The diagnosis of MAS remains a clinical exercise, and is straightforward when all three cardinal features are present. However, many patients with MAS lack some features at the time of initial presentation, which makes it desirable to have a molecular test that can confirm the diagnosis. The mosaic distribution of cells bearing the GNAS mutation, and the variable number of affected cells in a tissue, makes it technically difficult to detect mutant GNAS alleles even in affected tissues, as they may represent only a small proportion of the GNAS alleles present in a DNA sample. Detection of a gsp mutant in DNA samples can be greatly enhanced by protocols that enrich the relative abundance of mutant alleles as PCR targets and thereby facilitate selective amplification. These techniques have relied upon either multiple rounds of PCR and restriction endonuclease digestion of wild type amplicons (25) or inclusion of a peptide nucleic acid (PNA) in the PCR to block amplification of wild-type GNAS targets (98, 99). The sensitivity of nested PCR and PNA-clamping appear comparable, but the nested PCR method requires more time and expense than PNA clamping (100). A recent improvement over standard PNA clamping uses a labelled PNA hybridization probe and fluorescence resonance energy transfer to allow for the direct and rapid quantification of gsp alleles with a sensitivity that allows detection in tissues that contain as few as 5% mutant cells (101). While analysis of DNA from lesional tissue affords greatest sensitivity, it is neither practical nor expedient to biopsy affected tissue(s) in all patients. Both nested PCR and PNA-clamping have been used to detect gsp mutations in peripheral blood samples (100, 102).

The detection of a gsp mutation in circulating cells from a patient with fibrous dysplasia or an isolated endocrinopathy (e.g. growth hormone-producing pituitary tumour, ovarian cysts) does not necessarily imply that the patient has MAS, however. Even with molecular demonstration of a gsp mutation, additional studies and clinical interpretation will be needed to distinguish between MAS and an isolated lesion.

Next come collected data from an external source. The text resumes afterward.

===== src/sv/source_text_lexer.sv =====
// source_text_lexer: scans one source byte per word and queues up to two tokens per byte.
// A token is registered into the token queue when the byte that closes it is accepted.
// Takes one byte per cycle while in_stall is low; a byte may close two tokens, and the
// 4-entry token queue raises in_stall while it holds > 2.
// Synchronous active-low reset returns scanner to idle, line 1, offset 0.
// Depends on stl_pkg.
module source_text_lexer (
  input  logic        clk,
  input  logic        rst_n,
  input  logic        in_valid,
  output logic        in_stall,
  input  logic [7:0]  in_byte,
  output logic        out_valid,
  input  logic        out_stall,
  output logic [3:0]  out_token_kind,
  output logic [7:0]  out_tok_value,
  output logic [23:0] out_start_offset,
  output logic [23:0] out_end_offset,
  output logic [19:0] out_line_num,
  output logic [15:0] out_column_number,
  output logic        out_last_of_run
);

  stl_pkg::st_t                    st_r, st_nxt;
  logic [stl_pkg::OFF_BITS-1:0]    pos_r;
  stl_pkg::hres_t                  h;
  stl_pkg::tok_t                   t0, t1, tk;
  logic [1:0]                      n;
  logic                            go;
  stl_pkg::tok_t                   q_r [4];
  logic [1:0]                      wp_r, rp_r;
  logic [2:0]                      cnt_r;
  logic                            acc, pop;

  assign acc = in_valid && !in_stall;
  assign pop = out_valid && !out_stall;
  assign in_stall  = cnt_r > 3'd2;
  assign out_valid = cnt_r != 3'd0;

  always_comb begin
    st_nxt = st_r;
    go     = 1'b1;
    n      = 2'd0;
    t0     = '0;
    t1     = '0;
    tk     = '0;
    h      = '0;
    for (int p = 0; p < 3; p++) begin
      if (go) begin
        h        = stl_pkg::lex_handle(st_nxt, in_byte, pos_r);
        st_nxt   = h.s;
        tk.kind  = h.kind;
        tk.value = h.value;
        tk.start = h.s.tbeg;
        tk.stop  = h.stop;
        tk.line  = h.s.tline;
        tk.col   = h.s.tcol;
        tk.last  = 1'b0;
        if (h.emit) begin
          if (n == 2'd0) t0 = tk;
          else t1 = tk;
          n = n + 1'b1;
        end
        go = h.again;
      end
    end
    if (n == 2'd1) t0.last = 1'b1;
    t1.last = 1'b1;
  end

  always_ff @(posedge clk) begin
    if (!rst_n) begin
      st_r       <= stl_pkg::ST_RST;
      pos_r      <= '0;
      wp_r       <= '0;
      rp_r       <= '0;
      cnt_r      <= '0;
    end else begin
      if (acc) begin
        st_r  <= st_nxt;
        pos_r <= (pos_r == stl_pkg::OFF_MAX) ? pos_r : pos_r + 1'b1;
        wp_r  <= wp_r + n;
      end
      if (pop) rp_r <= rp_r + 1'b1;
      cnt_r <= cnt_r + (acc ? {1'b0, n} : 3'd0) - {2'd0, pop};
    end
  end

  always_ff @(posedge clk) begin
    if (acc && n != 2'd0) q_r[wp_r] <= t0;
    if (acc && n == 2'd2) q_r[wp_r + 2'd1] <= t1;
  end

  assign out_token_kind    = q_r[rp_r].kind;
  assign out_tok_value     = q_r[rp_r].value;
  assign out_start_offset  = q_r[rp_r].start;
  assign out_end_offset    = q_r[rp_r].stop;
  assign out_line_num      = q_r[rp_r].line;
  assign out_column_number = q_r[rp_r].col;
  assign out_last_of_run   = q_r[rp_r].last;

endmodule
<file path="src/rtl/wbsp_ram.sv">
// Generic single-port-write, one-read synchronous RAM with registered read.
`default_nettype none
module wbsp_ram #(
    parameter int WIDTH = 8,
    parameter int DEPTH = 16
) (
    input  wire logic                     i_clk,
    input  wire logic                     i_we,
    input  wire logic [$clog2(DEPTH)-1:0] i_waddr,
    input  wire logic [WIDTH-1:0]         i_wdata,
    input  wire logic [$clog2(DEPTH)-1:0] i_raddr,
    output logic      [WIDTH-1:0]         o_rdata
);
    logic [WIDTH-1:0] r_mem [DEPTH];

    always_ff @(posedge i_clk) begin
        if (i_we) begin
            r_mem[i_waddr] <= i_wdata;
        end
        o_rdata <= r_mem[i_raddr];
    end
endmodule
`default_nettype wire

</file>
<file path="src/hdl/dual_stepper_shift_output_assert.svh">
// Assertion macros shared by the stepper output logic.
`ifndef DUAL_STEPPER_SHIFT_OUTPUT_ASSERT_SVH
`define DUAL_STEPPER_SHIFT_OUTPUT_ASSERT_SVH

// Check that is switched off while reset is asserted.
`define DSSO_ASSERT(lbl, prop, msg) \
  lbl: assert property (@(posedge clk) disable iff (!rst_n) prop) else $error(msg);

// Check that also runs during reset.
`define DSSO_ASSERT_RST(lbl, prop, msg) \
  lbl: assert property (@(posedge clk) prop) else $error(msg);

`endif

</file>
<file path="src/hdl/dsso_pkg.sv">
`timescale 1ns / 1ps

package dsso_pkg;

  // Output image and counter sizes.
  localparam int SHIFT_BYTES = 3;
  localparam int PERIOD_BITS = 20;
  localparam int IMG_BITS    = SHIFT_BYTES * 8;
  localparam int IMG_IDX_W   = $clog2(IMG_BITS);
  localparam int OFFSET_W    = 5;
  localparam int PIN_W       = 5;
  // Bit position wide enough for an offset plus three and for any image bit.
  localparam int POS_W       = ((IMG_IDX_W > OFFSET_W) ? IMG_IDX_W : OFFSET_W) + 1;

  // Word layouts.
  localparam int IN_DATA_W   = 8;
  localparam int OUT_FIELD_W = IMG_BITS + 2;
  localparam int OUT_DATA_W  = ((OUT_FIELD_W + 7) / 8) * 8;
  localparam int CFG_DATA_W  = PERIOD_BITS;
  localparam int CFG_IDX_W   = 2;

  typedef logic [IMG_BITS-1:0]    image_t;
  typedef logic [PERIOD_BITS-1:0] period_t;
  typedef logic [OFFSET_W-1:0]    offset_t;
  typedef logic [POS_W-1:0]       pos_t;

  // Configuration register indexes.
  typedef enum logic [CFG_IDX_W-1:0] {
    REG_LEFT_PERIOD  = 2'd0,
    REG_RIGHT_PERIOD = 2'd1,
    REG_LEFT_OFFSET  = 2'd2,
    REG_RIGHT_OFFSET = 2'd3
  } cfg_reg_t;

  // Reset values of the configuration registers.
  localparam period_t LEFT_PERIOD_RST  = PERIOD_BITS'(3000);
  localparam period_t RIGHT_PERIOD_RST = PERIOD_BITS'(6000);
  localparam offset_t LEFT_OFFSET_RST  = OFFSET_W'(8);
  localparam offset_t RIGHT_OFFSET_RST = OFFSET_W'(12);

endpackage

</file>
<file path="src/hdl/dual_stepper_shift_output.sv">
`timescale 1ns / 1ps
// Dual stepper wave-drive controller feeding a serial output shift register.
// Input channel (in_*): one word per microsecond tick carrying the button
// level and an optional single-pin write. Result channel (out_*): one word per
// input word with the output image after the tick, a frame-sent flag and the
// motor run flag. Config channel (cfg_*): writes the two step periods and the
// two coil bit offsets; cfg_ready is always high, and the user must make
// writes only while no word is in flight; the block does not enforce this.
// Latency: a result word is valid in the cycle after its input word is taken.
// Throughput: one word per cycle unless stalled; all tick work is a single
// combinational pass from the state registers into the state and result
// registers. Stall: the result register holds its word while out_tready is
// low, and in_tready drops until it is taken, so no word is lost or repeated.
// Reset: image, counters, phases, run flag and button latch clear, the
// configuration registers load their defaults, and the result register
// empties. Counters first come due period+1 ticks after reset; no step is made until a press sets the run flag.
`include "dual_stepper_shift_output_assert.svh"

module dual_stepper_shift_output (
  input  logic                               clk,
  input  logic                               rst_n,
  // Input words.
  input  logic                               in_tvalid,
  output logic                               in_tready,
  // [0] button_level, [1] pin_write_valid, [6:2] pin_index, [7] pin_level
  input  logic [dsso_pkg::IN_DATA_W-1:0]     in_tdata,
  // Result words.
  output logic                               out_tvalid,
  input  logic                               out_tready,
  // [23:0] output_image, [24] frame_sent, [25] motor_enabled, rest zero
  output logic [dsso_pkg::OUT_DATA_W-1:0]    out_tdata,
  // Configuration writes.
  input  logic                               cfg_valid,
  output logic                               cfg_ready,
  input  logic [dsso_pkg::CFG_IDX_W-1:0]     cfg_index,
  input  logic [dsso_pkg::CFG_DATA_W-1:0]    cfg_data
);

  localparam dsso_pkg::pos_t IMG_LIMIT = dsso_pkg::POS_W'(dsso_pkg::IMG_BITS);

  // Configuration registers.
  dsso_pkg::period_t left_period_r, right_period_r;
  dsso_pkg::offset_t left_off_r, right_off_r;

  // Tick state.
  dsso_pkg::image_t  image_r, image_nxt;
  dsso_pkg::period_t left_elapsed_r, left_elapsed_nxt;
  dsso_pkg::period_t right_elapsed_r, right_elapsed_nxt;
  logic [1:0]        left_phase_r, left_phase_nxt;
  logic [1:0]        right_phase_r, right_phase_nxt;
  logic              run_flag_r, run_flag_nxt;
  logic              press_r, press_nxt;
  logic              frame_nxt;

  // Result register.
  logic                            out_valid_r;
  logic [dsso_pkg::OUT_DATA_W-1:0] out_data_r;

  // Input fields.
  logic                        button_level;
  logic                        pin_write_valid;
  logic [dsso_pkg::PIN_W-1:0]  pin_index;
  logic                        pin_level;
  dsso_pkg::pos_t              pin_pos;
  logic                        in_acc;

  assign button_level    = in_tdata[0];
  assign pin_write_valid = in_tdata[1];
  assign pin_index       = in_tdata[6:2];
  assign pin_level       = in_tdata[7];
  assign pin_pos         = dsso_pkg::POS_W'(pin_index);

  assign in_tready  = !out_valid_r || out_tready;
  assign in_acc     = in_tvalid && in_tready;
  assign out_tvalid = out_valid_r;
  assign out_tdata  = out_data_r;
  assign cfg_ready  = 1'b1;

  // Write the one-hot coil pattern at an offset, dropping bits past the image.
  function automatic dsso_pkg::image_t put_coils(dsso_pkg::image_t img,
                                                 dsso_pkg::offset_t offset,
                                                 logic [1:0] phase);
    dsso_pkg::image_t res;
    dsso_pkg::pos_t   pos;
    res = img;
    for (int k = 0; k < 4; k++) begin
      pos = dsso_pkg::POS_W'(offset) + dsso_pkg::POS_W'(k);
      if (pos < IMG_LIMIT) begin
        res[pos[dsso_pkg::IMG_IDX_W-1:0]] = (phase == 2'(k));
      end
    end
    return res;
  endfunction

  // One tick: pin write, left step, right step, then button sampling.
  always_comb begin
    dsso_pkg::period_t lp;
    dsso_pkg::period_t rp;
    logic              left_step;
    logic              right_step;

    image_nxt       = image_r;
    frame_nxt       = 1'b0;
    left_phase_nxt  = left_phase_r;
    right_phase_nxt = right_phase_r;

    if (pin_write_valid && (pin_pos < IMG_LIMIT)) begin
      image_nxt[pin_pos[dsso_pkg::IMG_IDX_W-1:0]] = pin_level;
      frame_nxt = 1'b1;
    end

    // A zero period behaves as a period of one.
    lp = (left_period_r == '0) ? dsso_pkg::PERIOD_BITS'(1) : left_period_r;
    left_step = (left_elapsed_r >= lp);
    left_elapsed_nxt = left_step ? (left_elapsed_r - lp + dsso_pkg::PERIOD_BITS'(1))
                                 : (left_elapsed_r + dsso_pkg::PERIOD_BITS'(1));
    if (left_step && run_flag_r) begin
      image_nxt      = put_coils(image_nxt, left_off_r, left_phase_r);
      left_phase_nxt = left_phase_r + 2'd1;
      frame_nxt      = 1'b1;
    end

    rp = (right_period_r == '0) ? dsso_pkg::PERIOD_BITS'(1) : right_period_r;
    right_step = (right_elapsed_r >= rp);
    right_elapsed_nxt = right_step ? (right_elapsed_r - rp + dsso_pkg::PERIOD_BITS'(1))
                                   : (right_elapsed_r + dsso_pkg::PERIOD_BITS'(1));
    if (right_step && run_flag_r) begin
      image_nxt       = put_coils(image_nxt, right_off_r, right_phase_r);
      right_phase_nxt = right_phase_r - 2'd1;
      frame_nxt       = 1'b1;
    end

    // Toggle the run flag once per press.
    run_flag_nxt = run_flag_r;
    press_nxt    = press_r;
    if (!button_level) begin
      if (!press_r) begin
        run_flag_nxt = !run_flag_r;
        press_nxt    = 1'b1;
      end
    end else begin
      press_nxt = 1'b0;
    end
  end

  // Configuration registers.
  always_ff @(posedge clk) begin
    if (!rst_n) begin
      left_period_r  <= dsso_pkg::LEFT_PERIOD_RST;
      right_period_r <= dsso_pkg::RIGHT_PERIOD_RST;
      left_off_r     <= dsso_pkg::LEFT_OFFSET_RST;
      right_off_r    <= dsso_pkg::RIGHT_OFFSET_RST;
    end else if (cfg_valid && cfg_ready) begin
      case (dsso_pkg::cfg_reg_t'(cfg_index))
        dsso_pkg::REG_LEFT_PERIOD:  left_period_r  <= cfg_data;
        dsso_pkg::REG_RIGHT_PERIOD: right_period_r <= cfg_data;
        dsso_pkg::REG_LEFT_OFFSET:  left_off_r     <= cfg_data[dsso_pkg::OFFSET_W-1:0];
        dsso_pkg::REG_RIGHT_OFFSET: right_off_r    <= cfg_data[dsso_pkg::OFFSET_W-1:0];
        default: ;
      endcase
    end
  end

  // Tick state advances once per accepted word.
  always_ff @(posedge clk) begin
    if (!rst_n) begin
      image_r         <= '0;
      left_elapsed_r  <= '0;
      right_elapsed_r <= '0;
      left_phase_r    <= '0;
      right_phase_r   <= '0;
      run_flag_r      <= 1'b0;
      press_r         <= 1'b0;
    end else if (in_acc) begin
      image_r         <= image_nxt;
      left_elapsed_r  <= left_elapsed_nxt;
      right_elapsed_r <= right_elapsed_nxt;
      left_phase_r    <= left_phase_nxt;
      right_phase_r   <= right_phase_nxt;
      run_flag_r      <= run_flag_nxt;
      press_r         <= press_nxt;
    end
  end

  // Result register valid flag.
  always_ff @(posedge clk) begin
    if (!rst_n) begin
      out_valid_r <= 1'b0;
    end else if (in_acc) begin
      out_valid_r <= 1'b1;
    end else if (out_tready) begin
      out_valid_r <= 1'b0;
    end
  end

  // Result payload.
  always_ff @(posedge clk) begin
    if (in_acc) begin
      out_data_r <= dsso_pkg::OUT_DATA_W'({run_flag_nxt, frame_nxt, image_nxt});
    end
  end

  // A disabled tick without a pin write inside the image sends no frame.
  `DSSO_ASSERT(a_no_frame_when_idle,
    in_acc && !run_flag_r && !(pin_write_valid && (pin_pos < IMG_LIMIT))
      |=> !out_data_r[dsso_pkg::IMG_BITS],
    "frame sent with motor off and no pin write")
  // Phases hold while the motor is off.
  `DSSO_ASSERT(a_phase_hold,
    in_acc && !run_flag_r |=> $stable(left_phase_r) && $stable(right_phase_r),
    "phase moved while motor disabled")
  // The reported run flag is the flag the block now holds.
  `DSSO_ASSERT(a_run_flag_report,
    in_acc |=> out_data_r[dsso_pkg::IMG_BITS+1] == run_flag_r,
    "motor_enabled does not match run flag")
  // Reset empties the result register.
  `DSSO_ASSERT_RST(a_reset_empty,
    !rst_n |=> !out_valid_r,
    "result valid after reset")

endmodule

</file>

On the other hand, identification of a gsp mutation can distinguish between fibrous dysplasia and similar lesion such as osteofibrous dysplasia (103), and may assist in distinguishing between atypical forms of MAS and Carney’s complex (OMIM 160980) (104–107) or Mazabraud’s syndrome (108, 109). These molecular techniques will require additional refinement and further development, however, before they can be considered as standard diagnostic tests, and at the present time no molecular technique is offered as a test for MAS in a commercial reference laboratory.

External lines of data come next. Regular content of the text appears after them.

[src/rtl/core/bmi_pkg.sv]
package bmi_pkg;

    // Width of the register index carried on the configuration channel.
    localparam int CFG_INDEX_BITS = 8;

    // Commands from the controller to the datapath.
    typedef struct packed {
        logic load;    // take one operand word from the input transfer
        logic start;   // operand complete: initialize the loop registers
        logic step;    // run one iteration of the binary Euclidean loop
        logic finish;  // reduce the cofactor and fill the output buffer
    } dp_cmd_t;

    // Status from the datapath to the controller.
    typedef struct packed {
        logic last_word;  // the next operand word completes the operand
        logic v_zero;     // right-hand value has reached zero
        logic m_even;     // configured modulus is even (no inverse exists)
        logic out_busy;   // output buffer still holds words to deliver
    } dp_status_t;

endpackage

[src/rtl/core/bmi_ctrl.sv]
module bmi_ctrl
    import bmi_pkg::*;
(
    input  logic       clk,
    input  logic       rst_n,
    input  logic       in_valid,
    output logic       in_ready,
    input  dp_status_t status,
    output dp_cmd_t    cmd
);

    typedef enum logic [1:0] {
        ST_IDLE,
        ST_RUN,
        ST_FINAL
    } state_t;

    state_t state_reg;
    state_t state_next;

    // Words before the last one are always taken; the last one only when the
    // loop registers are free.
    assign in_ready = !status.last_word || (state_reg == ST_IDLE);

    // Commands to the datapath.
    always_comb
    begin
        cmd.load   = in_valid && in_ready;
        cmd.start  = in_valid && in_ready && status.last_word;
        cmd.step   = (state_reg == ST_RUN) && !status.v_zero && !status.m_even;
        cmd.finish = (state_reg == ST_FINAL) && !status.out_busy;
    end

    // Next state.
    always_comb
    begin
        state_next = state_reg;
        unique case (state_reg)
            ST_IDLE:
            begin
                if (cmd.start)
                begin
                    state_next = ST_RUN;
                end
            end
            ST_RUN:
            begin
                if (status.v_zero || status.m_even)
                begin
                    state_next = ST_FINAL;
                end
            end
            ST_FINAL:
            begin
                if (!status.out_busy)
                begin
                    state_next = ST_IDLE;
                end
            end
            default:
            begin
                state_next = ST_IDLE;
            end
        endcase
    end

    // State register.
    always_ff @(posedge clk or negedge rst_n)
    begin
        if (!rst_n)
        begin
            state_reg <= ST_IDLE;
        end
        else
        begin
            state_reg <= state_next;
        end
    end

endmodule

[config.mk]
export PLATFORM = sky130hd
export DESIGN_NAME = bmi_ctrl
export DESIGN_NICKNAME = d
export VERILOG_FILES = /design/src/rtl/core/bmi_pkg.sv /design/src/rtl/core/bmi_ctrl.sv
export SDC_FILE = /design/constraint.sdc
export NUM_CORES = 1
export LEC_CHECK = 0
export BUFFER_PORTS_ARGS = -buffer_cell sky130_fd_sc_hd__buf_2
export CAP_MARGIN = 10
export CELL_PAD_IN_SITES_DETAIL_PLACEMENT = 1
export CELL_PAD_IN_SITES_GLOBAL_PLACEMENT = 1
export CORE_AREA = 3 3 40 42
export CTS_CLUSTER_SIZE = 16
export DETAILED_ROUTE_END_ITERATION = 7
export DIE_AREA = 0 0 43 45
export PLACE_DENSITY_LB_ADDON = 0.08
export SLEW_MARGIN = 10
export SYNTH_ARGS = -nofsm -noshare
export SYNTH_HDL_FRONTEND = slang
export SYNTH_SLANG_ARGS = --single-unit
[constraint.sdc]
create_clock -name clk -period 1.8 [get_ports clk]
set_input_delay 0.36 -clock clk [delete_from_list [all_inputs] [get_ports clk]]
set_output_delay 0.36 -clock clk [all_outputs]
set_load 0.05 [all_outputs]
=== Yosys cells after proc, flatten, opt, wreduce, memory -nomap -nowiden ===
Index checks and enable logic that the tools add are counted.
Widths: inputs -> output; s select.

* Add/subtract/negate cells: 0
* Multiply operators: 0
* Divide/modulo/power cells: 0
* $lt $le $gt $ge: 0
* Equal/unequal tests: 5
* Shift operators: 0
* Multiplexer cells: 4
* Bitwise gates (word level): 0
* Reduce and logical (&&, ||, !) cells: 13

{| class="wikitable"
|+ Operator list
! operator !! count
|-
| $mux 2 || 3
|-
| $pmux 2 s3 || 1
|-
| $logic_and 1x1->1 || 5
|-
| $logic_not 1->1 || 4
|-
| $ne 2x2->1 const B || 2
|-
| $reduce_and 3->1 || 1
|-
| $eq 2x1->1 const B || 1
|-
| $eq 2x2->1 const B || 1
|-
| $logic_not 2->1 || 1
|-
| $logic_or 1x1->1 || 2
|-
| $ne 2x1->1 const B || 1
|}

* Bits in registers: 2
* Latch bits: 0
* Memory bits (writable): 0
* ROM bits: 0
* Input bits: 7
* Output and inout bits: 5
* Word-level logic and storage cells: 23
* Memories kept: 0

=== Depth between registers and ports, before layout ===
* Depth after elaboration: 6
* Gate-level depth with buffers: 2
* Gate-level depth less buffers: 2

=== Worst setup path before layout ===
OpenSTA, ideal clock, no wires.

* Path kind: register -> output
* Start: reg state_reg[0]
* End: out cmd[3] (netlist bit)
* Arrival: 1.686 ns
* Data required time: 1.440 ns
* Setup slack: -0.246 ns
* Cell stages (with the launch flop): 3
* Buffers on the path: 0
* Cells stage by stage: dfrtp_1 o21ai_1 and2_1

{| class="wikitable"
|+ RTL lines
! item !! RTL line !! source
|-
| from (decl) || bmi_ctrl.sv:18 || <nowiki>state_t state_reg;</nowiki>
|-
| from (signal assigned) || bmi_ctrl.sv:76 || <nowiki>state_reg <= state_next;</nowiki>
|-
| to (decl) || bmi_ctrl.sv:9 || <nowiki>output dp_cmd_t cmd</nowiki>
|}

==> metrics.md <==
| Metric | Value |
|---|---|
| Power density cells | `1050 nW/um^2` |
| Post-Route WL | `407 microns` |
| Worst hold path type | `in2reg` |
| First-pass GRT wire length | `607 microns` |
| CTS Hold Bufs | `1` |
| Crit path max fanout | `5` |
| Final min period | `1.65 ns` |
| Die Wd | `43 microns` |
| Via density | `3.45` |
| Antenna diode count | `0` |
| Vias in the first global route | `142` |
| WP data required | `1.44 ns` |
| Crit-path slowest cell | `dfrtp_1` |
| Port Buffers | `11` |
| Number of flip-flops under the largest register name | `2` |
| Post-synthesis cell count | `14` |
| Max Slew Vio Count | `0` |
| Max Buffers Root-to-Sink | `2` |
| Routability congestion estimate | `0.661` |
| Unrepaired setup endpoints after global routing | `false` |
| Nets | `38` |
| VDD IR max | `0.000334 V` |
| FILL cells | `154` |
| Clk sinks | `2` |
| Sequential area share after synthesis | `40.4%` |
| Num CTS Buffers | `3` |
| R2R setup slack | `0.86 ns` |
| Worst-path cell chain | `or2_1 > nor2_1 > buf_2` |
| Synth warnings | `0` |
| Final HPWL DP | `335 microns` |
| Startpoint types | `flip-flop` |
| Layout area overhead | `97.0%` |
| Initial antenna violation count | `0` |
| Synth cell types | `11` |
| Final TNS setup | `0 ns` |
| Tot Pwr | `0.000255 W` |
| Core area | `1280 sq um` |
| Max cap viols | `0` |
| Share of cells above drive strength 1 | `62.1%` |
| Static leakage | `0.118 nW` |
| Fmax | `605 MHz` |
| Syn Area/Cell | `8.85 sq um` |
| Post-Synthesis Cell Area | `124 sq um` |
| Max incr delay on CP | `0.42 ns` |
| Slew Limit Headroom | `83.4%` |
| Post-CTS Setup Bufs | `0` |
| Post-cts resize count | `0` |
| Setup CP Type | `reg2out` |
| CP arrival | `1.29 ns` |
| Routed Antenna Nets | `0` |
| Ports | `12` |
| Residual DRC count | `0` |
| Status | `complete, no violations` |
| Drt pass-1 iters | `1` |
| Skew-Pair Late Insertion Delay | `0.22 ns` |
| Die height | `45 microns` |
| Period Utilization, post-route | `91.8%` |
| Syn_nets | `21` |
| Initial Util | `9.64%` |
| Largest net degree at the start of global routing | `6` |
| H-Tree Depth | `1` |
| Min Hold Slack | `0.397 ns` |
| Total global routing overflow | `0` |
| Nature of the critical path endpoint | `output pin` |
| Reg clk slew, reported paths | `0.03 ns` |
| CTS tree | `built` |
| Synth Register Bits | `2` |
| Total vias in the final route | `152` |
| Die ar. | `1940 sq um` |
| CTS root buf | `clkbuf_4` |
| Total track usage | `4.92%` |
| Rows | `13` |
| Clock skew | `0.00270 ns` |
| Finish-stage setup viols | `0` |
| DR WL/cell | `9.25 microns` |
| Final Hold Fails | `0` |
| Worst slew pin tran | `0.251 ns` |
| Drt first-iter violations | `0` |
-- stage by stage --
stage | instance area [sq um] | util, % | cells | setup WS [ns]
global route | 244 | 19.0 | 44 | 0.0444
finish | 244 | 19.0 | 44 | 0.147
detailed placement | 211 | 16.5 | 40 | 0.366
global placement | 211 | 16.5 | 40 | 0.386
CTS | 244 | 19.0 | 44 | 0.120
floorplan | 138 | - | 14 | 0.0213
-- report_power, final --
part           switching, W  internal [W]
logic             0.0000637     0.0000306
clock network     0.0000257     0.0000736
registers        0.00000929     0.0000524
-- placed cells by master, fill, tap and decap left out --
cell type | Yosys | routed
nor3_2 | 0 | 1
dfrtp_1 | 2 | 2
o21ai_2 | 0 | 1
buf_2 | 0 | 11
clkbuf_4 | 0 | 3
or2_1 | 1 | 1
o32ai_2 | 1 | 1
nor3b_2 | 0 | 1
and2_1 | 1 | 1
o22ai_1 | 1 | 1
nand2_1 | 2 | 2
nand2b_1 | 1 | 1
nor2_1 | 2 | 2
dlygate4sd3_1 | 0 | 1
-- per-layer routing --
metal	vias up	global-route usage [%]	wire (microns)
met5	-	0	0
met4	0	7.23	0
met3	0	2.79	34
met2	6	5.69	200
met1	66	5.07	171
li1	80	-	-
-- cells by family after synthesis --
kind of cell	synth area share (%)
compound gates	22.2
flops	40.4
simple gates	37.4
-- critical path, delay by kind of cell, from the launching register on --
family	cells	cell delay, ns
flops	1	0.42
buf+inv	1	0.27
simple gates	2	0.38
-- synth_stat cells --
cell type	number	share of area, %
and2_1	1	5.1
dfrtp_1	2	40
nand2_1	2	6.1
nand2b_1	1	5.1
nor2_1	2	6.1
nor3_1	1	4.0
nor3b_1	1	6.1
o21ai_1	1	4.0
o22ai_1	1	5.1
o32ai_2	1	13
or2_1	1	5.1
-- final cells by class --
class | instances | area [sq um] | share of cell area, %
Multi-Input combinational cell | 12 | 87.6 | 35.9
Timing Repair Buffer | 12 | 65.1 | 26.7
Tap cell | 15 | 18.8 | 7.69
Clock buffer | 3 | 22.5 | 9.23
Sequential cell | 2 | 50.0 | 20.5
-- worst paths after layout --
kind | start | cells after the start | end
max in group asynchronous | rst_n | 2 | state_reg[0]$_DFFE_PN0P_
setup / recovery | state_reg[0]$_DFFE_PN0P_ | 3 | cmd[2]
hold reg to reg | state_reg[0]$_DFFE_PN0P_ | 1 | state_reg[1]$_DFFE_PN0P_
hold / removal | status[2] | 2 | state_reg[0]$_DFFE_PN0P_
min in group asynchronous | rst_n | 2 | state_reg[1]$_DFFE_PN0P_
setup reg to reg | state_reg[1]$_DFFE_PN0P_ | 2 | state_reg[0]$_DFFE_PN0P_
Power figures use the tool's default switching activity.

The diagnosis of MAS remains a clinical one, and requires a careful integration of physical findings, biochemical evaluation, and radiological examination. The disorder can present as a form fruste, and identification of a specific GNAS mutation in DNA from affected tissues and in many cases peripheral blood cells may one day confirm a clinical diagnosis of MAS. Finally, the genetic basis for MAS, mosaicism of a somatic gsp mutation, provides new insights into the role of imprinting as a modulator of human disease.

This work was supported in part by United States Public Health Service Grant R01 DK34281 from the NIDDK and grant RR00055 from NCRR to the Johns Hopkins General Clinical Research Center.